Most of the programming happened not at the meetups, but by individuals off site, using GitHub, an Open Source development platform, which anyone can access on the web. When a participant had something to contribute, they’d run the idea by the maintainer; once they got the okay, they could write the code in GitHub and review it with the group later. In this way, each of the teams slowly developed first the framework, then the actual application, piece by piece.

Those pieces all came together last summer, when Derek Goss, now a Harriton High School senior, interned at the lab and starting bridging the code within and among the disparate groups. That allowed the programmers to see what worked, and where there were still holes. Gross’s efforts were the final push needed to create an actual product that now lives on the web at cognoma.org.
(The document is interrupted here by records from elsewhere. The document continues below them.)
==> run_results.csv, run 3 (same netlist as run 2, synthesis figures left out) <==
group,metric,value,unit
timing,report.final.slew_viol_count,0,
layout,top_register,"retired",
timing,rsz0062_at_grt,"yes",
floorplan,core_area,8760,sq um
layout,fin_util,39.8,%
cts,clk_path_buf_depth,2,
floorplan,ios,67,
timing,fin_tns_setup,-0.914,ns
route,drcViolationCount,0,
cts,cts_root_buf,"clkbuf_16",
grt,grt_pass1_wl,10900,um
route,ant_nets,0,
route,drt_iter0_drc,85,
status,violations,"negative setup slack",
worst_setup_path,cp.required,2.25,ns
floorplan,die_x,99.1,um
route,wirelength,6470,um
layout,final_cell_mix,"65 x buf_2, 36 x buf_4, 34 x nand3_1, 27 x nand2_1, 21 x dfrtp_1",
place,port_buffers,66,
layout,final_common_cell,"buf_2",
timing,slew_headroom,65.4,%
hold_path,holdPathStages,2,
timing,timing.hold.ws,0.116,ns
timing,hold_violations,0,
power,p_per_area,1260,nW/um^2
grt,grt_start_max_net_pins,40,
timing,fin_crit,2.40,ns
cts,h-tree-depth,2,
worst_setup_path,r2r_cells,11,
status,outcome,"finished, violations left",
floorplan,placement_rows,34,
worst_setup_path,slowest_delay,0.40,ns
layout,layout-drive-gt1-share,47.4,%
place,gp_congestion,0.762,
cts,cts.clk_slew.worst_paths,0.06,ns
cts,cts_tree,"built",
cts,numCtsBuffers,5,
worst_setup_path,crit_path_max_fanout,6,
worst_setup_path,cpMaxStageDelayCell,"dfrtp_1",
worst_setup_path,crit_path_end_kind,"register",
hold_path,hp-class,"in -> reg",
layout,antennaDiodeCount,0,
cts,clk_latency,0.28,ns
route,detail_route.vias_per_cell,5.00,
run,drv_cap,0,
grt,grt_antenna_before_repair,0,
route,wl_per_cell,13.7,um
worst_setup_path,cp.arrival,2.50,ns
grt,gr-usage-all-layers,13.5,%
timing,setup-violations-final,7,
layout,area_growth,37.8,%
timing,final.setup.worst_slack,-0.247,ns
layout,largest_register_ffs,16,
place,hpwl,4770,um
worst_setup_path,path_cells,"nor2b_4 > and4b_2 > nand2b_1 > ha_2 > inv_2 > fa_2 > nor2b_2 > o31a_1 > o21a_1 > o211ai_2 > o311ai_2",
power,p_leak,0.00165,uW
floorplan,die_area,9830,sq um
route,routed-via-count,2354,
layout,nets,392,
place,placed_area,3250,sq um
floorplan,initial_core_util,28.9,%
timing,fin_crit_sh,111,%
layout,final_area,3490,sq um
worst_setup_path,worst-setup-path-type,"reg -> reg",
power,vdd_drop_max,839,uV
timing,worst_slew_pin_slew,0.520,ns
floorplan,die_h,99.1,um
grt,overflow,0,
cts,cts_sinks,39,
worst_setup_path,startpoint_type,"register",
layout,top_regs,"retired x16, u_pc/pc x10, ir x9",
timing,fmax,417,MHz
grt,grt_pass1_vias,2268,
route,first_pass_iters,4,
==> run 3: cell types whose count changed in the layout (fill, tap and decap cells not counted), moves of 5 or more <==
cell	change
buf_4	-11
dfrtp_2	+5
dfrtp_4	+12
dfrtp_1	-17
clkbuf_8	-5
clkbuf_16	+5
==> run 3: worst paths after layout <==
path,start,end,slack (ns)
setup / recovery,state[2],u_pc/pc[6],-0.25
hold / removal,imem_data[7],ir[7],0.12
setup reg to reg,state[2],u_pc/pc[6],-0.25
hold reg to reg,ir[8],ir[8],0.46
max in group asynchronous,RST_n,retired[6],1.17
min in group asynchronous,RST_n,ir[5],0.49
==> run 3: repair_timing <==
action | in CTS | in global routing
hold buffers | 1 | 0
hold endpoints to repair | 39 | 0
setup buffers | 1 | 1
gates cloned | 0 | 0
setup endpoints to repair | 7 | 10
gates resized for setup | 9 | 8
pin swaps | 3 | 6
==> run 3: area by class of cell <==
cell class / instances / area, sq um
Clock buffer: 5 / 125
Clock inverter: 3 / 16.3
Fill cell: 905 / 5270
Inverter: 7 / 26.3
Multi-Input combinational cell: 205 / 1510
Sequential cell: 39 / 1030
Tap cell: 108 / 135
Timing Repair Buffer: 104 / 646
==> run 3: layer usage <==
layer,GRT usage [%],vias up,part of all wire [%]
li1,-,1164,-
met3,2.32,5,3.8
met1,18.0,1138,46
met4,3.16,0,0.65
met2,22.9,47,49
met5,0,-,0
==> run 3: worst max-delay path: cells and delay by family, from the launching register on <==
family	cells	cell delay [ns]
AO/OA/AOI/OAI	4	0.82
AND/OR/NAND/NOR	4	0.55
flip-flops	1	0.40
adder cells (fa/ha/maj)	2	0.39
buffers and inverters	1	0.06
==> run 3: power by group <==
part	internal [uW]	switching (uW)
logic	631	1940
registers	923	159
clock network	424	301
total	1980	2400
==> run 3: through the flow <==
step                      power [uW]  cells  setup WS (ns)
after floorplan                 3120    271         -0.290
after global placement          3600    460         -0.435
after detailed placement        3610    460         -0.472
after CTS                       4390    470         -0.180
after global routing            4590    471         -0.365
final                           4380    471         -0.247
File: src/rtl/pc_sequencer.sv
// Program-counter sequencer for the RV32IM single-cycle core: owns the PC,
// selects the next fetch address and turns misaligned control transfers into traps.
module pc_sequencer #(
   parameter int                  PC_WIDTH     = 32,
   parameter logic [PC_WIDTH-1:0] RESET_VECTOR = 32'h0000_0000,
   parameter logic [PC_WIDTH-1:0] TRAP_VECTOR  = 32'h0000_0100,
   parameter int                  CNT_WIDTH    = 16
) (
   input  logic                 clk,
   input  logic                 rst_n,
   input  logic                 imem_ready,
   input  logic                 stall_req,
   input  logic                 jump_en,
   input  logic [PC_WIDTH-1:0]  jump_target,
   input  logic                 branch_taken,
   input  logic [PC_WIDTH-1:0]  branch_target,
   output logic [PC_WIDTH-1:0]  pc,
   output logic [PC_WIDTH-1:0]  pc_plus_4,
   output logic                 imem_req,
   output logic                 retire,
   output logic                 redirect,
   output logic                 trap_valid,
   output logic [PC_WIDTH-1:0]  trap_epc,
   output logic [PC_WIDTH-1:0]  trap_tval,
   output logic [CNT_WIDTH-1:0] stall_cycles
);

   typedef enum logic [1:0] {
      BOOT = 2'd0,
      RUN  = 2'd1,
      TRAP = 2'd2
   } seqState_e;

   seqState_e             state_q, state_d;
   logic [PC_WIDTH-1:0]   pc_q, pc_d;
   logic [PC_WIDTH-1:0]   epc_q, epc_d;
   logic [PC_WIDTH-1:0]   tval_q, tval_d;
   logic [CNT_WIDTH-1:0]  stall_q, stall_d;

   logic                  advance;
   logic                  ctrlSel;
   logic                  misaligned;
   logic [PC_WIDTH-1:0]   targetSel;

   assign pc_plus_4 = pc_q + PC_WIDTH'(4);

   // Only jump/branch targets can be misaligned; the sequential path never traps.
   always_comb begin
      ctrlSel   = 1'b0;
      targetSel = pc_plus_4;
      if (jump_en) begin
         ctrlSel   = 1'b1;
         targetSel = jump_target;
      end else if (branch_taken) begin
         ctrlSel   = 1'b1;
         targetSel = branch_target;
      end
   end

   assign misaligned = ctrlSel && (targetSel[1:0] != 2'b00);
   assign advance    = (state_q == RUN) && imem_ready && !stall_req;

   always_comb begin
      state_d  = state_q;
      pc_d     = pc_q;
      epc_d    = epc_q;
      tval_d   = tval_q;
      stall_d  = stall_q;
      imem_req = 1'b0;
      retire   = 1'b0;
      redirect = 1'b0;
      case (state_q)
         BOOT: begin
            state_d = RUN;
         end
         RUN: begin
            imem_req = 1'b1;
            if (!advance) begin
               if (!(&stall_q)) begin
                  stall_d = stall_q + 1'b1;
               end
            end else if (misaligned) begin
               epc_d   = pc_q;
               tval_d  = targetSel;
               state_d = TRAP;
            end else begin
               retire   = 1'b1;
               redirect = ctrlSel;
               pc_d     = targetSel;
            end
         end
         TRAP: begin
            redirect = 1'b1;
            pc_d     = TRAP_VECTOR;
            state_d  = RUN;
         end
         default: begin
            state_d = BOOT;
         end
      endcase
   end

   always_ff @(posedge clk or negedge rst_n) begin
      if (!rst_n) begin
         state_q <= BOOT;
         pc_q    <= RESET_VECTOR;
         epc_q   <= '0;
         tval_q  <= '0;
         stall_q <= '0;
      end else begin
         state_q <= state_d;
         pc_q    <= pc_d;
         epc_q   <= epc_d;
         tval_q  <= tval_d;
         stall_q <= stall_d;
      end
   end

   assign pc           = pc_q;
   assign trap_valid   = (state_q == TRAP);
   assign trap_epc     = epc_q;
   assign trap_tval    = tval_q;
   assign stall_cycles = stall_q;

endmodule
At the same time as Cognoma was slowly coming to fruition, Jay Scott of Alex’s Lemonade Stand Foundation (ALSF) decided to start a childhood cancer data lab, to help researchers analyze their work. He came to one of the events last spring, and soon after, Greene Lab won a contract with ALSF to run the nonprofit’s data lab. Cognoma is one of the programs it will use; ALSF will pay for it to reside on Amazon Web Services, and for maintenance and updating as needed.
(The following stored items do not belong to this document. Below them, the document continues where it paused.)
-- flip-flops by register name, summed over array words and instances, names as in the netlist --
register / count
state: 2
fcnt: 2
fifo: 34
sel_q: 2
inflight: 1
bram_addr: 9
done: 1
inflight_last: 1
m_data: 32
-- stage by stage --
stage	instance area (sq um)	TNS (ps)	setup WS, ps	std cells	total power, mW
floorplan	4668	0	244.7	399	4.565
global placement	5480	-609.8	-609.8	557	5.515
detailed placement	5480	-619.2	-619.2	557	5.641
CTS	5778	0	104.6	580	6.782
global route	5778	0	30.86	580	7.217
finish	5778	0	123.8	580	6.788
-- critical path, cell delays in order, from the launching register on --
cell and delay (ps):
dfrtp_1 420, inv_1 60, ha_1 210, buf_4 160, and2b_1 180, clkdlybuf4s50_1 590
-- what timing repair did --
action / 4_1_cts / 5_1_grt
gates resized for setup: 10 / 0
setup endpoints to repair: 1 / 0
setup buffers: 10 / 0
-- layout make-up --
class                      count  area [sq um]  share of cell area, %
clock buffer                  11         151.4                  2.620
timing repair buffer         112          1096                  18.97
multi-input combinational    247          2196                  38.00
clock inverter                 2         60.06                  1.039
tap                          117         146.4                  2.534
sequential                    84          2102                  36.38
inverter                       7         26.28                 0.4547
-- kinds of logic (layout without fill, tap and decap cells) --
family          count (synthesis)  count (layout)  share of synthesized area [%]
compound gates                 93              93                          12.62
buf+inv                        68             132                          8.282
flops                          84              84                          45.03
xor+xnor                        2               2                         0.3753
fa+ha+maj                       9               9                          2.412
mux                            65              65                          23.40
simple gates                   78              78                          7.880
File: src/rtl/pattern_tx_if.sv
// Control/status bundle between a requester (master) and the pattern transmitter (slave).
interface pattern_tx_if
    import pattern_tx_pkg::*;
#(
    parameter int PAT_W = PAT_W_DEFAULT,
    parameter int CNT_W = CNT_W_DEFAULT
) ();

    logic             start;
    logic             use_def;
    logic [PAT_W-1:0] pattern;
    logic [CNT_W-1:0] count;
    logic             abort;
    logic             x;
    logic             x_valid;
    logic             busy;
    logic             done;

    modport master (
        output start, use_def, pattern, count, abort,
        input  x, x_valid, busy, done
    );

    modport slave (
        input  start, use_def, pattern, count, abort,
        output x, x_valid, busy, done
    );

endinterface

File: src/rtl/pattern_tx_shreg.sv
// Rotating MSB-first shift register that keeps a saved copy of the loaded pattern.
// Loads and reloads pre-rotate by one because the MSB is emitted in the same edge.
module pattern_tx_shreg #(
    parameter int PAT_W = 4
) (
    input  logic             clk,
    input  logic             rst,
    input  logic             load,
    input  logic             shift,
    input  logic             reload,
    input  logic [PAT_W-1:0] din,
    output logic             msb,
    output logic             first
);

    logic [PAT_W-1:0] data;
    logic [PAT_W-1:0] saved;

    // Rotate left by one; degenerates to identity when PAT_W is 1.
    function automatic logic [PAT_W-1:0] rotl(input logic [PAT_W-1:0] v);
        return (v << 1) | (v >> (PAT_W - 1));
    endfunction

    always_ff @(posedge clk or posedge rst) begin
        if (rst) begin
            data  <= '0;
            saved <= '0;
        end else if (load) begin
            saved <= din;
            data  <= rotl(din);
        end else if (reload) begin
            data <= rotl(saved);
        end else if (shift) begin
            data <= rotl(data);
        end
    end

    assign msb   = data[PAT_W-1];
    assign first = saved[PAT_W-1];

endmodule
This month, the group launched Cognoma——a portmanteau of “cognition” and “carcinoma”—on a publicly-accessible web platform, where it will be maintained by the Greene Lab through a partnership with Alex’s Lemonade Stand.

Since it launched earlier this month, Himmelstein says some 500 people have tooled around on the site, and close to 90 have made requests for analysis. To use it, they select a type of cancer, and a type of gene, and the program will email them results of the analysis within five or 10 minutes. The program is free, and no registration is required. More than that, the programming is still open and available on GitHub for anyone who wants to adapt it—to fashion it to analyze other sorts of genetic information, or for uses that even Himmelstein can’t predict.
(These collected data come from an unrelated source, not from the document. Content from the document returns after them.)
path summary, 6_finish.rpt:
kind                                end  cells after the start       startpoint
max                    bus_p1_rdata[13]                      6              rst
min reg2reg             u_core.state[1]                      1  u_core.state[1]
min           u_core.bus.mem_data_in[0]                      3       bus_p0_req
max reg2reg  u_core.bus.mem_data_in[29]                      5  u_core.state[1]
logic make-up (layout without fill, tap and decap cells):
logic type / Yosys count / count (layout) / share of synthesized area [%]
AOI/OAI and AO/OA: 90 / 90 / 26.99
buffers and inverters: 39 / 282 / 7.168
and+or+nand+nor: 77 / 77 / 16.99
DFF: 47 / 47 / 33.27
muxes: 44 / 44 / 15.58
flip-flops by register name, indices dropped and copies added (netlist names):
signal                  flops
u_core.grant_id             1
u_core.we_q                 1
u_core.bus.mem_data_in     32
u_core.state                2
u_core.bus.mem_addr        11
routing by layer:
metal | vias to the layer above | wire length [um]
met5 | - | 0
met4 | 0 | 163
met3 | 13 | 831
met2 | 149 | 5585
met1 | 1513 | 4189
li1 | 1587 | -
$ cat src/rtl/seg_7_scan_driver.sv
// seg_7_scan_driver: binary-to-BCD front end and digit scanner for a 4-digit 7-segment display
// Ports:
//   CLK, RESET      clock and synchronous active-high reset
//   VALUE_IN        binary value, clamped to 9999 when a load is accepted
//   LOAD_IN         load strobe, honoured only while not busy
//   DOT_MASK_IN     per-digit dot enables, used live
//   BUSY_OUT        conversion in progress
//   SEG_SELECT_OUT  {2'b00, digit index}
//   BIN_OUT         BCD nibble of the selected digit
//   DOT_OUT         dot enable of the selected digit
module seg_7_scan_driver #(
    parameter int REFRESH_DIV = 100000,
    parameter int BIN_WIDTH   = 14
) (
    input  logic                 CLK,
    input  logic                 RESET,
    input  logic [BIN_WIDTH-1:0] VALUE_IN,
    input  logic                 LOAD_IN,
    input  logic [3:0]           DOT_MASK_IN,
    output logic                 BUSY_OUT,
    output logic [3:0]           SEG_SELECT_OUT,
    output logic [3:0]           BIN_OUT,
    output logic                 DOT_OUT
);
    localparam int PW = $clog2(REFRESH_DIV);
    localparam logic [BIN_WIDTH-1:0] MAX_VAL = BIN_WIDTH'(9999);
    localparam logic [3:0] LAST = 4'(BIN_WIDTH - 1);
    localparam logic [PW-1:0] PRESC_TOP = PW'(REFRESH_DIV - 1);
    typedef enum logic {IDLE, CONV} state_t;
    state_t               state;
    logic [BIN_WIDTH-1:0] bin_sr;
    logic [15:0]          bcd;
    logic [15:0]          bcd_adj;
    logic [15:0]          bcd_next;
    logic [15:0]          disp;
    logic [3:0]           cnt;
    logic [PW-1:0]        presc;
    logic [1:0]           index;
    // double-dabble step: correct nibbles >=5 so the following shift carries into the next digit
    always_comb begin
        bcd_adj = bcd;
        for (int i = 0; i < 4; i++)
            bcd_adj[i*4 +: 4] = (bcd[i*4 +: 4] >= 4'd5) ? bcd[i*4 +: 4] + 4'd3 : bcd[i*4 +: 4];
        bcd_next = {bcd_adj[14:0], bin_sr[BIN_WIDTH-1]};
    end
    always_ff @(posedge CLK) begin
        if (RESET) begin
            state  <= IDLE;
            bin_sr <= '0;
            bcd    <= '0;
            cnt    <= '0;
            disp   <= '0;
        end else if (state == IDLE) begin
            if (LOAD_IN) begin
                state  <= CONV;
                bin_sr <= (VALUE_IN > MAX_VAL) ? MAX_VAL : VALUE_IN;
                bcd    <= '0;
                cnt    <= '0;
            end
        end else begin
            bcd    <= bcd_next;
            bin_sr <= bin_sr << 1;
            cnt    <= cnt + 4'd1;
            // only the finished result reaches the display register
            if (cnt == LAST) begin
                disp  <= bcd_next;
                state <= IDLE;
            end
        end
    end
    always_ff @(posedge CLK) begin
        if (RESET) begin
            presc <= '0;
            index <= '0;
        end else if (presc == PRESC_TOP) begin
            presc <= '0;
            index <= index + 2'd1;
        end else begin
            presc <= presc + PW'(1);
        end
    end
    assign BUSY_OUT       = (state == CONV);
    assign SEG_SELECT_OUT = {2'b00, index};
    assign BIN_OUT        = disp[index*4 +: 4];
    assign DOT_OUT        = DOT_MASK_IN[index];
endmodule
That is partly the point. To Himmelstein, who was nominated as Scientist of the Year in the 2016 Philly Geek Awards, the Cognoma project is an extension of how he already does science: In an open, collaborative way, on easily-accessible web sites where his research, process and results are available for anyone who wants them. That’s a direct rebuttal to the way science has long been conducted—in secret, so researchers can publish their results first and secure funding. But as federal funding for research continues to diminish, those traditional mechanisms are falling short.  It is not only inefficient for scientists to work in silos; it is, arguably, unethical.

Young researchers like Himmelstein are starting to change the way science is conducted. This experiment in crowd-sourced development is just one example of how he sees the future of research.

“I’m a big proponent of more Open Science,” Himmelstein says. “This is publicly-funded research, for the public good. But the public is not being engaged in science—there’s a disconnect between what researchers do and what the public hears about. This brought the general public into the process of science. Everyone can be their own scientist.”